[Task description]:
Give the number of lines in the entries below that hold "metal", with no accompanying words.

[Extracted material]:
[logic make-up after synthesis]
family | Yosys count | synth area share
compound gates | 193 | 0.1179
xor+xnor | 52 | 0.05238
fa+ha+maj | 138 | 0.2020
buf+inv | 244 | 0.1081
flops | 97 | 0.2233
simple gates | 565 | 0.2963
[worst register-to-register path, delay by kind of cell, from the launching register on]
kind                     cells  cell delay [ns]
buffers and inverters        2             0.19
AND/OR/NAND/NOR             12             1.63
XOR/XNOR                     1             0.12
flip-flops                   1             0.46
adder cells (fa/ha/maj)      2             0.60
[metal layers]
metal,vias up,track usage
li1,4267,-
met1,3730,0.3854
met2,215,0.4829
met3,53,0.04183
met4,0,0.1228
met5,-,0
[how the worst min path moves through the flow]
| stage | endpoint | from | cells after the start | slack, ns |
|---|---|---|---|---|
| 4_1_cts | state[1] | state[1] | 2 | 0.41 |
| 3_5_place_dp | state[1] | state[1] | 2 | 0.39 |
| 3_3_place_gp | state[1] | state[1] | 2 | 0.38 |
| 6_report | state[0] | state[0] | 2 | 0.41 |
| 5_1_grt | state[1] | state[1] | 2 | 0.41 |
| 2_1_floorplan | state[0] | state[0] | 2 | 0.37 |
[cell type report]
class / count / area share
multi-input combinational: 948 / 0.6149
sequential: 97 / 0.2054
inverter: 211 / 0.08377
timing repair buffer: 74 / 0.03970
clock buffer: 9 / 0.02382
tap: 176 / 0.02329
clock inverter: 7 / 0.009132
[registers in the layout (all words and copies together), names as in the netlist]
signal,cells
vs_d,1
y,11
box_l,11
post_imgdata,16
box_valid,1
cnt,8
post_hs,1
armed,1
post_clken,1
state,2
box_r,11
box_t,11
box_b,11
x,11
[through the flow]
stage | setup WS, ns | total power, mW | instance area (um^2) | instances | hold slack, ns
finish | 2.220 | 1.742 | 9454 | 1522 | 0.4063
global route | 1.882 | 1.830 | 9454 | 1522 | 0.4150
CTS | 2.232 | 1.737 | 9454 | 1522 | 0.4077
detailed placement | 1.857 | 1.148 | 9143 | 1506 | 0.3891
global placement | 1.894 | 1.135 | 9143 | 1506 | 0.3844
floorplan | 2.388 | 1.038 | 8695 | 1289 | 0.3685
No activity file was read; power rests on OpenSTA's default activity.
`config.mk`:
```
export PLATFORM = sky130hd
export DESIGN_NAME = alu_issue_ctrl
export DESIGN_NICKNAME = d
export VERILOG_FILES = /design/src/rtl/shader_alu_pkg.sv /design/src/rtl/alu_wb_slots.sv /design/src/rtl/alu_issue_ctrl.sv
export SDC_FILE = /design/constraint.sdc
export NUM_CORES = 1
export LEC_CHECK = 0
export BUFFER_PORTS_ARGS = -buffer_cell sky130_fd_sc_hd__buf_2
export CORE_MARGIN = 8
export CORE_UTILIZATION = 52
export CTS_BUF_LIST = sky130_fd_sc_hd__clkbuf_4
export DETAILED_ROUTE_END_ITERATION = 10
export HOLD_SLACK_MARGIN = 0.05
export PLACE_DENSITY = 0.85
export SYNTH_ARGS = -nofsm -noshare
export SYNTH_HDL_FRONTEND = slang
export SYNTH_HIERARCHICAL = 1
export SYNTH_SLANG_ARGS = --single-unit
export TNS_END_PERCENT = 50
```
`constraint.sdc`:
```
create_clock -name clk -period 1.7 [get_ports clk]
set_input_delay 0.085 -clock clk [delete_from_list [all_inputs] [get_ports clk]]
set_output_delay 0.085 -clock clk [all_outputs]
set_load 0.01 [all_outputs]
```
--- src/rtl/led_pwm_blink_user_logic.sv ---
// rtl/led_pwm_blink_user_logic.sv - register-controlled LED pattern driver with blink and PWM gating
module led_pwm_blink_user_logic #(
   parameter int LED_WIDTH      = 8,
   parameter int PWM_BITS       = 8,
   parameter int PRESCALE_WIDTH = 16
) (
   input  logic                 S_AXI_ACLK,
   input  logic                 S_AXI_ARESETN,
   input  logic                 slv_reg_wren,
   input  logic [2:0]           axi_awaddr,
   input  logic [31:0]          S_AXI_WDATA,
   input  logic [2:0]           rd_addr,
   output logic [31:0]          rdata,
   output logic [LED_WIDTH-1:0] LED,
   output logic                 blink_phase
);

   localparam logic [2:0] IDX_ID       = 3'd0;
   localparam logic [2:0] IDX_PATTERN  = 3'd1;
   localparam logic [2:0] IDX_MODE     = 3'd2;
   localparam logic [2:0] IDX_PRESCALE = 3'd3;
   localparam logic [2:0] IDX_DUTY     = 3'd4;
   localparam logic [2:0] IDX_BLINK    = 3'd5;

   localparam logic [31:0] ID_WORD = {8'(PWM_BITS), 8'(LED_WIDTH), 16'h0002};

   localparam logic [PRESCALE_WIDTH-1:0] PRESC_ONE = 1;
   localparam logic [PWM_BITS-1:0]       PWM_ONE   = 1;
   localparam logic [15:0]               BLINK_ONE = 16'd1;

   // Gate selection encodings held in MODE
   localparam logic [1:0] MODE_STATIC = 2'd0;
   localparam logic [1:0] MODE_BLINK  = 2'd1;
   localparam logic [1:0] MODE_PWM    = 2'd2;
   localparam logic [1:0] MODE_BOTH   = 2'd3;

   // Software-visible registers
   logic [LED_WIDTH-1:0]      pattern;
   logic [1:0]                mode;
   logic [PRESCALE_WIDTH-1:0] prescale;
   logic [PWM_BITS-1:0]       duty;
   logic [15:0]               blink_half;

   // Free-running state
   logic [PRESCALE_WIDTH-1:0] presc_cnt;
   logic [PWM_BITS-1:0]       pwm_cnt;
   logic [15:0]               blink_cnt;

   // Decoded write strobes, one per writable register
   logic wr_pattern;
   logic wr_mode;
   logic wr_prescale;
   logic wr_duty;
   logic wr_blink;

   logic tick;
   logic pwm_on;
   logic gate;

   // Upper write-data bits beyond each register's width are intentionally dropped
   logic unused_wdata;
   assign unused_wdata = ^S_AXI_WDATA;

   // Address decode of the write strobe
   always_comb begin
      wr_pattern  = slv_reg_wren && (axi_awaddr == IDX_PATTERN);
      wr_mode     = slv_reg_wren && (axi_awaddr == IDX_MODE);
      wr_prescale = slv_reg_wren && (axi_awaddr == IDX_PRESCALE);
      wr_duty     = slv_reg_wren && (axi_awaddr == IDX_DUTY);
      wr_blink    = slv_reg_wren && (axi_awaddr == IDX_BLINK);
   end

   // Tick fires on the last count of the prescale period
   assign tick = (presc_cnt == prescale);

   // Full-scale duty is forced on so the LED never drops for one count per period
   assign pwm_on = (duty == {PWM_BITS{1'b1}}) || (pwm_cnt < duty);

   // Per-mode gate applied to the pattern
   always_comb begin
      gate = 1'b1;
      case (mode)
         MODE_STATIC: gate = 1'b1;
         MODE_BLINK:  gate = blink_phase;
         MODE_PWM:    gate = pwm_on;
         MODE_BOTH:   gate = blink_phase & pwm_on;
         default:     gate = 1'b1;
      endcase
   end

   // Register file writes; index 0, 6 and 7 have no storage
   always_ff @(posedge S_AXI_ACLK) begin
      if (!S_AXI_ARESETN) begin
         pattern    <= '0;
         mode       <= '0;
         prescale   <= '0;
         duty       <= '0;
         blink_half <= '0;
      end else begin
         if (wr_pattern)  pattern    <= S_AXI_WDATA[LED_WIDTH-1:0];
         if (wr_mode)     mode       <= S_AXI_WDATA[1:0];
         if (wr_prescale) prescale   <= S_AXI_WDATA[PRESCALE_WIDTH-1:0];
         if (wr_duty)     duty       <= S_AXI_WDATA[PWM_BITS-1:0];
         if (wr_blink)    blink_half <= S_AXI_WDATA[15:0];
      end
   end

   // Prescaler and PWM counter; a PRESCALE write restarts both, beating the tick
   always_ff @(posedge S_AXI_ACLK) begin
      if (!S_AXI_ARESETN) begin
         presc_cnt <= '0;
         pwm_cnt   <= '0;
      end else if (wr_prescale) begin
         presc_cnt <= '0;
         pwm_cnt   <= '0;
      end else if (tick) begin
         presc_cnt <= '0;
         pwm_cnt   <= pwm_cnt + PWM_ONE;
      end else begin
         presc_cnt <= presc_cnt + PRESC_ONE;
      end
   end

   // Blink half-period counter; a BLINK_HALF write restarts in the on half, beating the tick
   always_ff @(posedge S_AXI_ACLK) begin
      if (!S_AXI_ARESETN) begin
         blink_cnt   <= '0;
         blink_phase <= 1'b1;
      end else if (wr_blink) begin
         blink_cnt   <= '0;
         blink_phase <= 1'b1;
      end else if (tick) begin
         if (blink_cnt == blink_half) begin
            blink_cnt   <= '0;
            blink_phase <= ~blink_phase;
         end else begin
            blink_cnt <= blink_cnt + BLINK_ONE;
         end
      end
   end

   // LED output register: pattern masked by the current gate
   always_ff @(posedge S_AXI_ACLK) begin
      if (!S_AXI_ARESETN) begin
         LED <= '0;
      end else begin
         LED <= gate ? pattern : '0;
      end
   end

   // Combinational readback, zero-extended to 32 bits
   always_comb begin
      rdata = '0;
      case (rd_addr)
         IDX_ID:       rdata = ID_WORD;
         IDX_PATTERN:  rdata = 32'(pattern);
         IDX_MODE:     rdata = 32'(mode);
         IDX_PRESCALE: rdata = 32'(prescale);
         IDX_DUTY:     rdata = 32'(duty);
         IDX_BLINK:    rdata = 32'(blink_half);
         default:      rdata = '0;
      endcase
   end

endmodule
--- config.mk ---
export PLATFORM = sky130hd
export DESIGN_NAME = led_pwm_blink_user_logic
export DESIGN_NICKNAME = d
export VERILOG_FILES = /design/src/rtl/led_pwm_blink_user_logic.sv
export SDC_FILE = /design/constraint.sdc
export NUM_CORES = 1
export LEC_CHECK = 0
export BUFFER_PORTS_ARGS = -buffer_cell sky130_fd_sc_hd__buf_4
export CAP_MARGIN = 40
export CORE_MARGIN = 2
export CORE_UTILIZATION = 40
export CTS_CLUSTER_DIAMETER = 120
export CTS_CLUSTER_SIZE = 24
export DETAILED_ROUTE_END_ITERATION = 16
export SYNTH_ARGS = -nofsm -noshare
export SYNTH_HDL_FRONTEND = slang
export SYNTH_SLANG_ARGS = --single-unit
--- constraint.sdc ---
create_clock -name S_AXI_ACLK -period 2.5 [get_ports S_AXI_ACLK]
set_clock_uncertainty 0.15 [all_clocks]
set_input_delay 0.375 -clock S_AXI_ACLK [delete_from_list [all_inputs] [get_ports S_AXI_ACLK]]
set_output_delay 0.375 -clock S_AXI_ACLK [all_outputs]
set_load 0.01 [all_outputs]
=== Word level (Yosys, flattened, before mapping) ===
Index checks and enable logic that the tools add are counted.

* Add/subtract/negate cells: 3
* $lt $le $gt $ge: 1
* Eq/ne operators: 16
* Mux-type cells: 3
* Bitwise logic cells: 3
* Reductions and logical operators: 13

{| class="wikitable"
|+ Operators by type and width
! operator !! count
|-
| one-hot mux 28 bit (6 select lines) || 1
|-
| adder 16 x 1 -> 16 bit (second input constant) || 2
|-
| == test 16 bit || 2
|-
| 2-to-1 mux 16 bit || 1
|-
| == test 3 x 2 -> 1 bit (second input constant) || 4
|-
| == test 3 bit (second input constant) || 4
|-
| adder 8 x 1 -> 8 bit (second input constant) || 1
|-
| == test 8 bit (second input constant) || 1
|-
| less-than comparator 8 bit || 1
|-
| == test 3 x 1 -> 1 bit (second input constant) || 2
|-
| logical AND 1 bit || 5
|-
| == test 2 bit (second input constant) || 2
|-
| one-hot mux 1 bit (4 select lines) || 1
|-
| AND reduction 2 bit || 2
|-
| OR reduction 2 bit || 2
|-
| logical NOT 3 bit || 1
|-
| OR reduction 3 bit || 1
|-
| == test 2 x 1 -> 1 bit (second input constant) || 1
|-
| logical NOT 2 bit || 1
|-
| NOT 1 bit || 2
|-
| bitwise AND 1 bit || 1
|-
| logical OR 1 bit || 1
|}

* Register bits after elaboration: 99
* Input port bits: 41
* Output and inout bits: 41

=== Depth between registers and ports, before layout ===
Gate-level depths: netlist of the first run.

* Depth after elaboration: 5
* Mapped depth: 8

=== Least setup slack after synthesis of the first run ===
OpenSTA, ideal clock, no wires.

* Path kind: register to register
* Start: register duty[6]
* End: register LED[0]
* Setup time: 0.074 ns
* Arrival: 1.643 ns
* Required time: 2.276 ns
* Path slack: 0.632 ns
* Stages on the path, launching flop included: 7
* Period minus slack after synthesis: 1.868 ns
* Cells stage by stage: dfxtp_1 -> inv_1 -> ha_1 -> a21oi_1 -> nor2b_1 -> or4b_2 -> o21ai_0

* Cells in the longest elaborated chain, start to end: 5
* Elaborated cells between the ends (all ways): 6

{| class="wikitable"
|+ RTL lines
! what !! line !! source
|-
| start, declared || 41 || <nowiki>logic [PWM_BITS-1:0] duty;</nowiki>
|-
| start signal, assigned || 103 || <nowiki>if (wr_duty) duty <= S_AXI_WDATA[PWM_BITS-1:0];</nowiki>
|-
| less-than comparator 8 bit or == test 8 bit (tied branches) || 77 || <nowiki>assign pwm_on = (duty == {PWM_BITS{1'b1}}) || (pwm_cnt < duty);</nowiki>
|-
| logical OR 1 bit * || 77 ||
|-
| bitwise AND 1 bit || 86 || <nowiki>MODE_BOTH: gate = blink_phase & pwm_on;</nowiki>
|-
| one-hot mux 1 bit (4 select lines) * || 82 || <nowiki>case (mode)</nowiki>
|-
| AND reduction 2 bit (no source line) * || n/a ||
|-
| end signal, assigned || 147 || <nowiki>LED <= gate ? pattern : '0;</nowiki>
|-
| end, declared || 14 || <nowiki>output logic [LED_WIDTH-1:0] LED,</nowiki>
|}

Every way passes the cells marked *; elsewhere a longest branch is shown, timed or not.
A chain may end at the register's enable or synchronous reset.

=== Final worst setup path of the first run ===
* Start: register presc_cnt[5]
* End: register blink_cnt[11]

* Cells in the longest elaborated chain, start to end: 1

{| class="wikitable"
|+ RTL lines
! what !! line !! source
|-
| start, declared || 45 || <nowiki>logic [PRESCALE_WIDTH-1:0] presc_cnt;</nowiki>
|-
| start signal, assigned || 120 || <nowiki>presc_cnt <= presc_cnt + PRESC_ONE;</nowiki>
|-
| == test 16 bit || 74 || <nowiki>assign tick = (presc_cnt == prescale);</nowiki>
|-
| end signal, assigned || 137 || <nowiki>blink_cnt <= blink_cnt + BLINK_ONE;</nowiki>
|-
| end, declared || 47 || <nowiki>logic [15:0] blink_cnt;</nowiki>
|}

Every way passes these cells.

==> metrics, run 1 <==
final instance area 5830 um^2; all-layer global routing usage 18.7%; CTS tree built; #FFs+latches synth 99; Antenna Diode Count 0; Core Region 12,500 um^2; Post-synth EDFFs 0; FF/Latch Area 1980 um^2; DR vias/cell 5.09; routability cong. 0.882; WL/cell 14.7 um; root buf cell clkbuf_16; Crit path required time 2.58 ns; hold_sp S_AXI_WDATA[14]; number of port buffers 51; layout cells sized above 1 14.1%; Filler Cell Count 1,236; most common cell after layout, fill and taps aside nand2_1; Synth warnings 0; worst path arrival time 2.25 ns; cell area after synthesis 5060 um^2; Post-CTS Setup Inserts 0; RSZ-0062 raised after global routing false; Slew Limit Fails 0; FMAX 460 MHz; final hold violations 0; R2R setup slack 0.32 ns; initial antenna violation count 0; crit path launch type flip-flop; Worst Hold Path EP prescale[14]$_SDFFE_PN0P_; setup ws final 0.325 ns; Detailed Route WL 12,200 um; CTS Hold Bufs 0; Max Root-Sink Buffers 2; H-tree depth 3; synthesized area per cell 8.28 um^2; Setup-failing EPs final 0; crit path max fanout 29; area post-placement 5550 um^2; antenna-violating nets left 0; first-pass GRT wire length 19,600 um; LEAKAGE 2.10 nW; Post-synth ARST share 0%; hold depth 3; Pwr Total 3.51 mW; part of the cycle the worst path needs 87.0%; Die Ht 117 um; Initial Utilization 40.6%; status completed; Final Core Density 46.8%; worst skew pair latency 0.34 ns; power density over the cells 602 nW/um^2; Setup TNS Final 0 ns; HP Class primary input to flip-flop; die area 13,600 um^2; Via Count 4,222; Final Critical Period 2.18 ns; die width 117 um; reg-to-reg endpoint blink_cnt[11]$_SDFFE_PP0N_; Gates resized, CTS repair 0; I/O Pins 82; Worst VDD drop 0.306 mV; most frequent cells in the layout nand2_1, dfxtp_1, buf_4, nor2_1, a21boi_0; Rel. slew slack 45.5%; drt first-iter violations 238; Setup WS pre-CTS 0.336 ns; grt ovf 0; Core Rows 41; DRC 0; P&R area growth vs syn 15.1%; vias in the first global route 3,842; nets 705; Worst Reg-to-Reg Cells 8; area of the multi-input gates 2850 um^2; pin count of the biggest net entering global routing 32; max_cap viols 0; clk sinks 99; hpwl dp 9250 um; Synth cell types 40; Cells after Synth 612; Worst-Margin Slew 0.811 ns; critical path type flip-flop to flip-flop; CTS buffer count 9; critical path capture point type flip-flop; Initial DRT Pass Iterations 6; Seq/Total Area, Yosys 39.1%; Most used DFF post-synth dfxtp_1; Clock Pin Slew Worst Setup and Hold Paths 0.06 ns; r2r startpoint presc_cnt[5]$_SDFF_PP0_
**src/rtl/req_rsp_responder.sv**
```systemverilog
// rtl/req_rsp_responder.sv - tagged request/response responder with fixed latency and bounded outstanding
// Optional assertions compiled when REQ_RSP_RESPONDER_ASSERT_EN is defined.
module req_rsp_responder #(
  parameter int LATENCY = 2,
  parameter int DEPTH   = 4,
  parameter int TAG_W   = 4,
  localparam int CNT_W  = $clog2(DEPTH + 1)
) (
  input  logic             clk,
  input  logic             rst_n,
  input  logic             a,
  input  logic [TAG_W-1:0] a_tag,
  output logic             a_ready,
  output logic             a_drop,
  output logic             b,
  output logic [TAG_W-1:0] b_tag,
  input  logic             rsp_ready,
  output logic [CNT_W-1:0] outstanding
);

  localparam int PTR_W = (DEPTH > 1) ? $clog2(DEPTH) : 1;

  logic             acc;
  logic             pop;
  logic             push;
  logic [TAG_W-1:0] push_tag;

  logic [TAG_W-1:0] mem [DEPTH];
  logic [PTR_W-1:0] rd_ptr;
  logic [PTR_W-1:0] wr_ptr;
  logic [CNT_W-1:0] fifo_cnt;

  assign a_ready = outstanding < CNT_W'(DEPTH);
  assign acc     = a && a_ready;
  assign b       = fifo_cnt != '0;
  assign pop     = b && rsp_ready;
  // Drive zero when empty so nothing stale is ever visible on b_tag.
  assign b_tag   = b ? mem[rd_ptr] : '0;

  function automatic logic [PTR_W-1:0] nxt(input logic [PTR_W-1:0] p);
    return (p == PTR_W'(DEPTH - 1)) ? '0 : p + 1'b1;
  endfunction

  generate
    if (LATENCY == 1) begin : g_direct
      assign push     = acc;
      assign push_tag = a_tag;
    end else begin : g_dly
      localparam int N = LATENCY - 1;
      logic [N-1:0]     v;
      logic [TAG_W-1:0] t [N];

      always_ff @(posedge clk) begin
        if (!rst_n) begin
          v <= '0;
        end else begin
          v[0] <= acc;
          for (int i = 1; i < N; i++) v[i] <= v[i-1];
        end
      end

      // Tag stages need no reset: they are only observed alongside a valid bit.
      always_ff @(posedge clk) begin
        t[0] <= a_tag;
        for (int i = 1; i < N; i++) t[i] <= t[i-1];
      end

      assign push     = v[N-1];
      assign push_tag = t[N-1];
    end
  endgenerate

  always_ff @(posedge clk) begin
    if (!rst_n) begin
      rd_ptr      <= '0;
      wr_ptr      <= '0;
      fifo_cnt    <= '0;
      outstanding <= '0;
      a_drop      <= 1'b0;
    end else begin
      a_drop <= a && !a_ready;
      if (push) begin
        mem[wr_ptr] <= push_tag;
        wr_ptr      <= nxt(wr_ptr);
      end
      if (pop) rd_ptr <= nxt(rd_ptr);
      if (push && !pop)      fifo_cnt <= fifo_cnt + 1'b1;
      else if (pop && !push) fifo_cnt <= fifo_cnt - 1'b1;
      if (acc && !pop)      outstanding <= outstanding + 1'b1;
      else if (pop && !acc) outstanding <= outstanding - 1'b1;
    end
  end

`ifdef REQ_RSP_RESPONDER_ASSERT_EN
  a_hold_p: assert property (@(posedge clk) disable iff (!rst_n)
    b && !rsp_ready |=> b && $stable(b_tag));
  a_full_p: assert property (@(posedge clk) disable iff (!rst_n)
    !a_ready |-> outstanding == CNT_W'(DEPTH));
  a_lat_p: assert property (@(posedge clk) disable iff (!rst_n)
    a && a_ready && outstanding == '0 |-> ##LATENCY b);
  a_bound_p: assert property (@(posedge clk) disable iff (!rst_n)
    outstanding <= CNT_W'(DEPTH));
`else
`endif

endmodule

```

[Solution for this task]:
2